PostPosted: Sat Feb 12, 2011 3:25 am
by outdoorabstract
I read it about a month ago. I thought it was very well done and told an interesting story about people from a different era. I would recommend it.

Re: The Last Man on the Mountain

PostPosted: Sun Feb 13, 2011 4:42 am
by aglane
A nicely calm commentary, with an appropriate stinger in your last sentence. Yes indeed, "a low point in American mountaineering."

Re: The Last Man on the Mountain

PostPosted: Tue Feb 15, 2011 12:39 am
by Marmaduke
Very good book! I would also read the following as they tell of the same story but from different perspectives, based on each writer that researched the story and then drew their own conclusions. The Savage Mountain, Life and Death on the Worlds Most Dangerous Mountain and One Mountain Thousand Summits.

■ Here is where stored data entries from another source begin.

===== src/rtl/pipelined_cla_addsub.sv =====
// WIDTH-bit signed add/subtract, one BLOCK-bit lookahead slice per stage.
// Define CLA_SATURATE_EN to clamp the result to the signed extreme on overflow.
module pipelined_cla_addsub
  import cla_pkg::*;
#(
  parameter int WIDTH = 16,
  parameter int BLOCK = 4
) (
  input  logic             clk,
  input  logic             rst,
  input  logic             in_valid,
  output logic             in_ready,
  input  logic [WIDTH-1:0] a,
  input  logic [WIDTH-1:0] b,
  input  logic             op,
  output logic             out_valid,
  input  logic             out_ready,
  output logic [WIDTH-1:0] sum,
  output logic             overflow,
  output logic             carry_out
);

  localparam int STAGES = cla_stages(WIDTH, BLOCK);

  logic [STAGES-1:0]            vld_q, vld_d;
  logic [STAGES-1:0]            c_q, c_d;
  logic [STAGES-1:0][WIDTH-1:0] a_q, a_d, b_q, b_d, s_q, s_d;
  logic                         ovf_q, ovf_d;

  // Index 0 is the input port side; index k+1 is the register after stage k.
  logic [STAGES:0][WIDTH-1:0]   src_a, src_b, src_s;
  logic [STAGES:0]              src_c, src_v;
  logic [WIDTH-1:0]             b_eff;

  logic [STAGES-1:0][BLOCK-1:0] blk_sum;
  logic [STAGES-1:0]            blk_cout, blk_cmsb;

  logic stall;

  assign stall    = vld_q[STAGES-1] && !out_ready;
  assign in_ready = !stall;

  assign b_eff = (op == OP_SUB) ? ~b : b;
  assign src_a = {a_q, a};
  assign src_b = {b_q, b_eff};
  assign src_s = {s_q, {WIDTH{1'b0}}};
  assign src_c = {c_q, op};
  assign src_v = {vld_q, in_valid};

  for (genvar k = 0; k < STAGES; k++) begin : g_stg
    cla_block #(.BLOCK(BLOCK)) u_blk (
      .a     (src_a[k][k*BLOCK +: BLOCK]),
      .b     (src_b[k][k*BLOCK +: BLOCK]),
      .cin   (src_c[k]),
      .sum   (blk_sum[k]),
      .cout  (blk_cout[k]),
      .c_msb (blk_cmsb[k])
    );
  end

`ifdef CLA_SATURATE_EN
  localparam logic [SAT_MAX_W-1:0] SAT_POS_W = sat_pos(WIDTH);
  localparam logic [SAT_MAX_W-1:0] SAT_NEG_W = sat_neg(WIDTH);
`endif

  always_comb begin
    vld_d = '0;
    c_d   = '0;
    a_d   = '0;
    b_d   = '0;
    s_d   = '0;
    for (int k = 0; k < STAGES; k++) begin
      vld_d[k] = src_v[k];
      a_d[k]   = src_a[k];
      b_d[k]   = src_b[k];
      s_d[k]   = src_s[k];
      s_d[k][k*BLOCK +: BLOCK] = blk_sum[k];
      c_d[k]   = blk_cout[k];
    end
    ovf_d = blk_cmsb[STAGES-1] ^ blk_cout[STAGES-1];
`ifdef CLA_SATURATE_EN
    // Overflow implies both operands share a sign, so a's MSB picks the rail.
    if (ovf_d)
      s_d[STAGES-1] = src_a[STAGES-1][WIDTH-1] ? SAT_NEG_W[WIDTH-1:0]
                                               : SAT_POS_W[WIDTH-1:0];
`endif
  end

  // A stall freezes every stage, bubbles included.
  always_ff @(posedge clk or posedge rst) begin
    if (rst) begin
      vld_q <= '0;
      c_q   <= '0;
      a_q   <= '0;
      b_q   <= '0;
      s_q   <= '0;
      ovf_q <= 1'b0;
    end else if (!stall) begin
      vld_q <= vld_d;
      c_q   <= c_d;
      a_q   <= a_d;
      b_q   <= b_d;
      s_q   <= s_d;
      ovf_q <= ovf_d;
    end
  end

  // Last-stage operand copies only exist to keep the skew chain uniform.
  logic unused_skew;
  assign unused_skew = ^{src_a[STAGES], src_b[STAGES]};

  assign out_valid = vld_q[STAGES-1];
  assign sum       = s_q[STAGES-1];
  assign overflow  = ovf_q;
  assign carry_out = c_q[STAGES-1];

endmodule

Re: The Last Man on the Mountain

PostPosted: Tue Feb 15, 2011 1:03 pm
by hikerbrian
I enjoyed the book, particularly the way in which their first encounters with K2 are described - one gets the feeling that the team is obviously in so far over their heads - yet up they go. It was, of course, quite frustrating to read the sequence that lead to Wolfe's death - you know what is about to happen, yet you still try to convince yourself that it will end otherwise. I was also bothered by the fact that significant parts of the story, as told by Jordan, must be supposition - it can't be any other way. There just isn't enough objectively recorded info to be able to draw firm conclusions about what ultimately happened high on the mountain. I know this to be true, and I read the book with exactly that expectation, yet I still found it frustrating. The story makes the reader quite sympathetic towards Wolfe, and certainly not so much towards Weissner, Durrance and the rest, yet the reader must take this particular telling with a grain of salt. I think I will read the other accounts, just to get another take, although I'm confident only the dead really know how it all went down. I think Jordan actually makes this exact point somehwere in the intro. I didn't get the feeling that she was trying to convince the reader that Last Man was anything other than her point of view. Definitely more than a few lessons in group dynamics to be learned from this book.